Tutto è calmo per qualche tempo. Un momento più
tardi, quando finalmente trovano il coraggio, i bambini iniziano a
canzonarla, chiamando: «Ohi, da questa parte!»,
«Prendimi se ci riesci!», e persino
«Fetente, fetente!» in una cacofonia di voci.
Regina
continua a girare cautamente, ascoltando, aspettando, cullandoli
in un falso senso di sicurezza. Improvvisamente si scaglia in avanti e
arriva a un pelo dall’afferrare la ragazza grande con le
lentiggini, che la schiva all’ultimo momento con un guaito.
Regina
perde l’equilibrio per un momento ma lo riguadagna
abbastanza velocemente. Inizia nuovamente a girare.
I
bambini tornano a farsi più cauti. Questo non è
un gioco di tutti i giorni.
«La
lady bebè di Lady Spaventosa» arriva
un grido acuto da dietro Regina.
Lei
si gira bruscamente e si lancia in avanti. Subito dopo, si ritrova
sdraiata a faccia in giù in una pozza d’acqua
fangosa, il pasticcio viscido caldo e stantio sulle sue labbra.
La
risata dei bambini risuona nelle sue orecchie. Lei sente il proprio
viso diventare rosso per l’imbarazzo. Saggia il terreno
circostante con i piedi… C’è
un’asse di legno nelle vicinanze; deve esservi inciampata.
Gli
occhi di Regina bruciano e la sua mano vola istintivamente alla
benda. Poi indugia a mezz’aria, si ritira di nuovo a terra
lentamente, e Regina si spinge in piedi. Sente l’acqua
gocciolare dalla sua faccia e inzupparle il vestito. Tiene la testa
alta, la boccuccia serrata.
La
risata si spegne e cala un completo silenzio. Regina si
può sentire respirare. Forse può sentire
respirare anche loro, se presta abbastanza ascolto. Ci prova, e sente,
non il respiro dei bambini, ma un tonfo sordo di legno sullo sterrato
da qualche parte dietro di lei. Balza in avanti al momento giusto prima
che la voce beffarda abbia il tempo di seguire.
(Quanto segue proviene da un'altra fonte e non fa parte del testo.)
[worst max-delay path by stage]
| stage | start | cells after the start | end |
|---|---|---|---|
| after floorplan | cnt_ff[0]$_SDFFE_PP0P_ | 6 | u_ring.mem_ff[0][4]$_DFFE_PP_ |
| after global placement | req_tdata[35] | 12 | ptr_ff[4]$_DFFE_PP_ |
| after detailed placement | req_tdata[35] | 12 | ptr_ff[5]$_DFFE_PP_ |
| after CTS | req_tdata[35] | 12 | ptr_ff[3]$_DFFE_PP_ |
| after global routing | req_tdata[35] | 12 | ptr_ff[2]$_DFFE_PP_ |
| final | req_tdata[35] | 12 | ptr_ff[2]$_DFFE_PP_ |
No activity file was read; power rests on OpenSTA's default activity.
`src/rtl/core/cv3_pkg.sv`:
```
// Shared types and constants for the 3x3 zero-padded image filter.
// Used by the window cells and the top level; depends on nothing.
package cv3_pkg;

	localparam int SAMPLE_W    = 16;
	localparam int COEF_W      = 16;
	localparam int COEF_SLOT   = 16;
	localparam int OUT_W       = 35;
	localparam int CFG_DATA_W  = 48;
	localparam int CFG_INDEX_W = 2;
	localparam int SIZE_W      = 11;
	localparam int PROD_W      = SAMPLE_W + COEF_W;
	localparam int COLSUM_W    = PROD_W + 2;
	localparam int TOTAL_W     = COLSUM_W + 2;

	localparam logic [SIZE_W-1:0] SIZE_RESET = 11'd1024;

	typedef enum logic [CFG_INDEX_W-1:0] {
		CFG_COEF_TOP,
		CFG_COEF_MID,
		CFG_COEF_BOTTOM,
		CFG_IMAGE_SIZE
	} cfg_reg_t;

	typedef logic signed [SAMPLE_W-1:0] sample_t;
	typedef logic signed [COEF_W-1:0]   coef_t;
	typedef logic signed [PROD_W-1:0]   prod_t;
	typedef logic signed [COLSUM_W-1:0] colsum_t;
	typedef logic signed [TOTAL_W-1:0]  total_t;

	typedef logic [2:0][SAMPLE_W-1:0] col_t;
	typedef logic [2:0][COEF_W-1:0]   coef_col_t;

	typedef struct packed {
		logic    action;
		sample_t sample;
	} pix_t;

	typedef struct packed {
		logic signed [OUT_W-1:0] filtered_value;
		logic                    last_of_frame;
	} res_t;

	typedef struct packed {
		logic       produce;
		logic       last;
		logic [2:0] row_ok;
		logic [2:0] col_ok;
	} ctl_t;

endpackage

```
`src/rtl/core/cv3_cell.sv`:
```
// One column cell of the 3x3 window: holds three samples, passes them to its
// left neighbor on each shift, and forms the masked column sum. Uses cv3_pkg.
module cv3_cell (
	input  logic                clk,
	input  logic                en,
	input  logic                shift,
	input  cv3_pkg::col_t       col_in,
	output cv3_pkg::col_t       col_out,
	input  cv3_pkg::coef_col_t  coef,
	input  logic [2:0]          mask,
	output cv3_pkg::colsum_t    sum
);
	import cv3_pkg::*;

	col_t    col_q;
	coef_t   coef_s [3];
	sample_t samp_s [3];
	prod_t   prod_c [3];
	prod_t   prod_s3 [3];
	colsum_t sum_s4;

	always_comb begin
		for (int r = 0; r < 3; r++) begin
			coef_s[r] = coef[r];
			samp_s[r] = col_q[r];
			prod_c[r] = coef_s[r] * samp_s[r];
		end
	end

	always_ff @(posedge clk) begin
		if (shift) begin
			col_q <= col_in;
		end
		if (en) begin
			for (int r = 0; r < 3; r++) begin
				prod_s3[r] <= mask[r] ? prod_c[r] : '0;
			end
			sum_s4 <= COLSUM_W'(prod_s3[0]) + COLSUM_W'(prod_s3[1]) + COLSUM_W'(prod_s3[2]);
		end
	end

	assign col_out = col_q;
	assign sum     = sum_s4;

endmodule

```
Evitando con successo
la trappola, Regina agita le braccia di fronte a sé
– e prende una manciata di capelli, una grossa treccia spessa.
«Ouch!
Lasciami!»
Con
un breve lampo di trionfo sul viso, Regina lascia la presa. Si
toglie la benda dagli occhi e sbatte le palpebre nella luce solare.
La
ragazzina la guarda in cagnesco con odio, massaggiandosi il cuoio
capelluto, dove Regina ha tirato la spessa treccia.
Regina
fa un passo esitante verso di lei ma la ragazzina indietreggia.
«Va bene, hai vinto. In ogni modo tu ottieni sempre
ciò che vuoi, non è vero? Sei comunque solo
principessa viziata e piena di sé, e la sarai sempre! Non
inganni nessuno!»
Regina
si limita a ricambiare il suo sguardo, sconcertata, incredula.
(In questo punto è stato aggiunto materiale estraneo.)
File: src/rtl/core/mkd_pkg.sv
// Shared types and constants for the matrix keypad debouncer.
package mkd_pkg;

    localparam int ROWS_DEF  = 5;
    localparam int COLS_DEF  = 4;
    localparam int KEY_W     = 20;
    localparam int TIME_W    = 32;
    localparam int DEB_W     = 16;
    localparam logic [DEB_W-1:0] DEB_RESET = 16'd50;

    typedef struct packed {
        logic [KEY_W-1:0]  key_levels;
        logic [TIME_W-1:0] now_ms;
    } t_scan;

    typedef struct packed {
        logic [KEY_W-1:0] press_mask;
        logic [KEY_W-1:0] release_mask;
    } t_event;

endpackage

File: src/rtl/core/mkd_lane.sv
// One key lane: stored level and change time, qualify and update.
module mkd_lane (
    input  logic                       i_clk,
    input  logic                       i_rst_n,
    input  logic                       i_en,
    input  logic                       i_level,
    input  logic [mkd_pkg::TIME_W-1:0] i_limit,
    input  logic [mkd_pkg::TIME_W-1:0] i_now,
    output logic                       o_press,
    output logic                       o_release
);
    import mkd_pkg::*;

    logic              r_level;
    logic [TIME_W-1:0] r_time;
    logic              w_accept;

    assign w_accept  = (i_level != r_level) && (i_limit > r_time);
    assign o_press   = w_accept && !i_level;
    assign o_release = w_accept && i_level;

    always_ff @(posedge i_clk) begin
        if (!i_rst_n) begin
            r_level <= 1'b1;
            r_time  <= '0;
        end else if (i_en && w_accept) begin
            r_level <= i_level;
            r_time  <= i_now;
        end
    end

endmodule

File: src/rtl/core/mkd_merge.sv
// Merge stage: collects lane events into the output masks register.
module mkd_merge #(
    parameter int NKEYS = mkd_pkg::ROWS_DEF * mkd_pkg::COLS_DEF
) (
    input  logic             i_clk,
    input  logic             i_rst_n,
    input  logic             i_load,
    input  logic [NKEYS-1:0] i_press,
    input  logic [NKEYS-1:0] i_release,
    input  logic             i_ready,
    output logic             o_valid,
    output mkd_pkg::t_event  o_evt
);
    import mkd_pkg::*;

    logic   r_valid;
    t_event r_evt;
    t_event n_evt;

    // keys beyond the field width are dropped
    genvar g;
    generate
        for (g = 0; g < KEY_W; g++) begin : g_bit
            if (g < NKEYS) begin : g_on
                assign n_evt.press_mask[g]   = i_press[g];
                assign n_evt.release_mask[g] = i_release[g];
            end else begin : g_off
                assign n_evt.press_mask[g]   = 1'b0;
                assign n_evt.release_mask[g] = 1'b0;
            end
        end
    endgenerate

    always_ff @(posedge i_clk) begin
        if (!i_rst_n) begin
            r_valid <= 1'b0;
        end else if (i_load) begin
            r_valid <= 1'b1;
        end else if (i_ready) begin
            r_valid <= 1'b0;
        end
    end

    always_ff @(posedge i_clk) begin
        if (i_load) begin
            r_evt <= n_evt;
        end
    end

    assign o_valid = r_valid;
    assign o_evt   = r_evt;

endmodule

File: src/rtl/core/matrix_keypad_debounce.sv
// Matrix keypad debouncer: an accepted request is registered in stage A, then in the merge stage.
// Throughput: one scan per cycle while the output is not stalled; every key has its own lane,
// so the per-key compare and update of level and change time run for all keys in parallel.
// Stage A holds the scan and its time limit, the merge stage holds the masks.
// Synchronous active-low reset: all keys released, change times zero,
// debounce time 50 ms, pipeline empty.
module matrix_keypad_debounce #(
    parameter int ROWS = mkd_pkg::ROWS_DEF,
    parameter int COLS = mkd_pkg::COLS_DEF
) (
    input  logic                      i_clk,
    input  logic                      i_rst_n,
    input  logic                      i_cfg_we,
    input  logic [mkd_pkg::DEB_W-1:0] i_cfg_data,
    input  logic                      i_in_valid,
    output logic                      o_in_ready,
    input  mkd_pkg::t_scan            i_in,
    output logic                      o_out_valid,
    input  logic                      i_out_ready,
    output mkd_pkg::t_event           o_out
);
    import mkd_pkg::*;

    localparam int NKEYS = ROWS * COLS;

    logic [DEB_W-1:0]  r_debounce;
    logic              r_a_valid;
    logic [NKEYS-1:0]  r_a_levels;
    logic [TIME_W-1:0] r_a_limit;
    logic [TIME_W-1:0] r_a_now;

    logic [NKEYS-1:0]  n_levels;
    logic [NKEYS-1:0]  w_press;
    logic [NKEYS-1:0]  w_release;
    logic              w_adv;
    logic              w_take;

    assign w_adv      = r_a_valid && (!o_out_valid || i_out_ready);
    assign o_in_ready = !r_a_valid || w_adv;
    assign w_take     = i_in_valid && o_in_ready;

    // keys past the field width read as pressed
    genvar g;
    generate
        for (g = 0; g < NKEYS; g++) begin : g_lvl
            if (g < KEY_W) begin : g_in
                assign n_levels[g] = i_in.key_levels[g];
            end else begin : g_zero
                assign n_levels[g] = 1'b0;
            end
        end
    endgenerate

    always_ff @(posedge i_clk) begin
        if (!i_rst_n) begin
            r_debounce <= DEB_RESET;
            r_a_valid  <= 1'b0;
        end else begin
            if (i_cfg_we) begin
                r_debounce <= i_cfg_data;
            end
            if (w_take) begin
                r_a_valid <= 1'b1;
            end else if (w_adv) begin
                r_a_valid <= 1'b0;
            end
        end
    end

    always_ff @(posedge i_clk) begin
        if (w_take) begin
            r_a_levels <= n_levels;
            r_a_limit  <= i_in.now_ms - TIME_W'(r_debounce);
            r_a_now    <= i_in.now_ms;
        end
    end

    generate
        for (g = 0; g < NKEYS; g++) begin : g_lane
            mkd_lane u_lane (
                .i_clk     (i_clk),
                .i_rst_n   (i_rst_n),
                .i_en      (w_adv),
                .i_level   (r_a_levels[g]),
                .i_limit   (r_a_limit),
                .i_now     (r_a_now),
                .o_press   (w_press[g]),
                .o_release (w_release[g])
            );
        end
    endgenerate

    mkd_merge #(
        .NKEYS (NKEYS)
    ) u_merge (
        .i_clk     (i_clk),
        .i_rst_n   (i_rst_n),
        .i_load    (w_adv),
        .i_press   (w_press),
        .i_release (w_release),
        .i_ready   (i_out_ready),
        .o_valid   (o_out_valid),
        .o_evt     (o_out)
    );

endmodule

File: config.mk
export PLATFORM = sky130hd
export DESIGN_NAME = matrix_keypad_debounce
export DESIGN_NICKNAME = d
export VERILOG_FILES = /design/src/rtl/core/mkd_pkg.sv /design/src/rtl/core/mkd_lane.sv /design/src/rtl/core/mkd_merge.sv /design/src/rtl/core/matrix_keypad_debounce.sv
export SDC_FILE = /design/constraint.sdc
export NUM_CORES = 2
export LEC_CHECK = 0
export ABC_AREA = 1
export ABC_CLOCK_PERIOD_IN_PS = 14800
export BUFFER_PORTS_ARGS = -buffer_cell sky130_fd_sc_hd__buf_2
export CAP_MARGIN = 5
export CORE_AREA = 4 4 378 380
export DETAILED_ROUTE_END_ITERATION = 10
export DIE_AREA = 0 0 382 384
export HOLD_SLACK_MARGIN = 0.12
export PLACE_DENSITY = 0.62
export SYNTH_ARGS = -nofsm -noshare
export SYNTH_HDL_FRONTEND = slang
export SYNTH_HIERARCHICAL = 1
export SYNTH_SLANG_ARGS = --single-unit
File: constraint.sdc
create_clock -name i_clk -period 14.8 [get_ports i_clk]
set_clock_uncertainty 0.1 [all_clocks]
set_input_delay 2.96 -clock i_clk [delete_from_list [all_inputs] [get_ports i_clk]]
set_output_delay 2.96 -clock i_clk [all_outputs]
set_load 0.05 [all_outputs]
==> results.md <==
* Synth top area share at 0.245
* Multi-input gate area at 28,100 um2
* Slew Limit Headroom at 0.109
* R2R Path Start: r_a_limit[1]$_DFFE_PP_
* Worst hold endpoint: r_debounce[11]$_SDFFE_PN0P_
* Vias in the first global route at 45,900
* Max Cap Viol at 0
* Clk Latency, worst-skew pair at 0.71 ns
* # nets final at 9,103
* Post-synth top cells: inv_1 (2,187), nand2_1 (2,153), nor2_1 (910)
* Die width at 382 um
* Post-synth top area cell: dfxtp_1
* Vias after detailed routing at 50,100
* CP Data Required Time at 11.74 ns
* Drt via density at 4.85
* Port Buf Inserts at 114
* Hold path depth at 2
* Register area at 17,300 um2
* Setup TNS at 0 ns
* Gr ovfl total at 0
* Synth Cell Area at 55,500 um2
* RSZ-0062 raised after global routing: false
* Mean routed wirelength per cell at 16.6 um
* Syn Area/Cell at 6.60 um2
* Non-Filler Instances at 10,300
* Worst reg2reg path depth at 9
* VDD IR max at 0.102 mV
* Final Critical Period at 6.57 ns
* Hold_ws at 0.362 ns
* Layout cells sized above 1 at 0.0563
* Count leader, synth: inv_1
* Io pins at 115
* WS Path Type: in2out
* Core area at 139,000 um2
* Final Hold Viols at 0
* Initial Util at 0.398
* Count of final setup violators at 0
* DPL Wire Length at 94.4 mm
* Post-CTS setup buffer count at 0
* Initial antenna violation count at 1
* Num rows at 137
* Initial DRC count at 3,812
* Die Height at 384 um
* Routability Congestion at 0.823
* F_max at 0.152 GHz
* Final wirelength at 171 mm
* Clk pin slew, worst setup/hold paths at 0.06 ns
* Placement Cell Area at 57,300 um2
* DR DRC count at 0
* DRT Pass-1 Iters at 6
* Crit start category: input port
* CTS Buf Count at 98
* Yosys reg bits at 802
* CTS resizes at 0
* Synth cell types at 35
* Antenna fix cells at 0
* Pwr Total at 6.67 mW
* ANT nets after route at 0
* DIE AREA at 147,000 um2
* Worst reg2reg endpoint: g_lane[1].u_lane/r_level$_SDFFE_PN1P_
* Wire length of the first global-routing pass at 263 mm
* Primary FF master, synth: dfxtp_1
* Setup crit end kind: output pin
* Fillers at 14,300
* Area delta synth->final at 9.21%
* Root Buffer: clkbuf_16
* Hold Startpoint: r_debounce[11]$_SDFFE_PN0P_
* Leak Pwr at 32.0 nW
* Final Cell Area at 60,600 um2
* Mapped Nets at 9,131
* Post-synthesis async set-or-reset flop share at 0
* Period utilization at 0.444
* Actual transition at the worst max-transition pin at 1.34 ns
* Clk buf depth at 3
* EDFF count, synth at 124
* Final Max Tran Viols at 0
* GRT Total Usage at 0.229
* Largest net degree at the start of global routing at 148
* Top cells by area, synth: dfxtp_1 (24%), inv_1 (15%), ha_1 (15%), nand2_1 (15%), nand4_1 (7.9%)
* # H-tree levels at 3
* Worst Hold Class: reg2reg
* CTS tree: built
* Synth Warn # at 6
* Placed instance count at 10,100
* Gate Count Post-Synth at 8,401
* Post-synthesis sequential area ratio at 0.312
* Status: finished, final reports clean
* R2R setup slack at 10.45 ns
* Hold-fix buffers at CTS at 0
* Num Clock Sinks at 802
* Worst Path Arrival at 3.51 ns
* Critical path fanouts, max at 3
* Power Density at 110 nW/um2
[logic make-up after synthesis]
| family | count (synthesis) | synth area share |
|---|---|---|
| XOR/XNOR | 34 | 0.00537 |
| adder cells (fa/ha/maj) | 657 | 0.148 |
| flip-flops | 802 | 0.312 |
| AND/OR/NAND/NOR | 3926 | 0.307 |
| AO/OA/AOI/OAI | 449 | 0.0448 |
| buffers and inverters | 2533 | 0.182 |
[area by class of cell]
cell class | count | share of cell area
Timing Repair Buffer | 215 | 0.0225
Sequential cell | 802 | 0.286
Clock buffer | 148 | 0.0476
Tap cell | 1876 | 0.0388
Inverter | 2190 | 0.136
Multi-Input combinational cell | 5066 | 0.463
Clock inverter | 33 | 0.00642
[metrics by stage]
step | worst slack (ns) | util
after detailed placement | 8.21 | 0.412
after global routing | 8.17 | 0.435
after floorplan | 6.80 | -
after global placement | 8.24 | 0.412
final | 8.23 | 0.435
after CTS | 8.23 | 0.435
[worst max-delay path, stage by stage]
cell     delay (ns)
buf_2          0.10
inv_1          0.10
nand3_1        0.11
buf_2          0.23
[worst max path at each step]
stage,startpoint,end
2_1_floorplan,i_out_ready,g_lane[0].u_lane/r_time[17]$_SDFFE_PN0P_
3_3_place_gp,i_out_ready,o_in_ready
3_5_place_dp,i_out_ready,g_lane[16].u_lane/r_time[31]$_SDFFE_PN0P_
4_1_cts,i_out_ready,o_in_ready
5_1_grt,i_out_ready,o_in_ready
6_report,i_out_ready,o_in_ready
[per-layer routing]
layer,track usage,wire length [um]
met1,0.284,73400
met4,0.0894,7650
met2,0.398,80100
met3,0.0328,10300
met5,0,0
[where the power goes]
| group | switching, mW | total, mW | leakage, nW | internal, mW |
|---|---|---|---|---|
| Sequential | 0.0451 | 2.41 | 6.74 | 2.37 |
| Combinational | 1.22 | 1.78 | 23.6 | 0.560 |
| Clock | 1.02 | 2.48 | 1.61 | 1.46 |
| Total | 2.28 | 6.67 | 32.0 | 4.39 |
[cell usage in the layout (no fill, tap or decap), types with 22 or more instances in the layout]
cell type / count
nor2_1: 910
buf_2: 113
o21a_1: 40
buf_4: 99
nor2_2: 24
nand4_1: 703
clkbuf_16: 100
edfxtp_1: 124
ha_1: 656
dfxtp_1: 678
o21ai_0: 56
nand3_1: 67
nand2_2: 36
inv_1: 2186
nand2_1: 2153
xnor2_1: 22
a21oi_1: 306
a21oi_2: 22
clkbuf_1: 28
[registers in the layout (all words and copies together) (netlist names)]
register,flops
r_a_valid,1
u_merge/o_evt,40
g_lane.u_lane/r_level,20
r_a_now,32
g_lane.u_lane/r_time,640
r_a_limit,32
r_debounce,16
u_merge/o_valid,1
r_a_levels,20
Note: power is estimated with default switching activity, not from simulation.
Fa un altro passo verso la ragazzina infuriata.
L’aria
si muove quando i bambini ansimano
all’unisono.
La
ragazzina impallidisce. «Vuoi farmi ferire dalla tua mamma
adesso? Sappiamo che è una strega malvagia!»
Gli
occhi di Regina luccicano. Lei porta una mano al suo polso. Fa
scivolare via il suo braccialetto e lo avvolge nella benda che sta
ancora reggendo. «Ecco» dice piano, offrendoli
entrambi alla piccola ragazzina con la treccia e le lentiggini, che
sobbalza con paura come Regina le si avvicina, ma accetta il fagotto,
ritraendosi immediatamente. Gli occhi di Regina tornano alla sorella
più grande: «…se lo volevi
così tanto». Volta loro le spalle e si mette a
correre, gridando da sopra la propria spalla: «E la mia mamma
non è malvagia!»
Sfreccia
via, i pugni serrati e i capelli che volano in tutte le
direzioni, inconsapevole di dove sta andando. Solo lontano da
lì, lontano da loro, lontano anche dal ventre della
bestia… Lontano.
Prossimo aggiornamento: giovedì
6 marzo.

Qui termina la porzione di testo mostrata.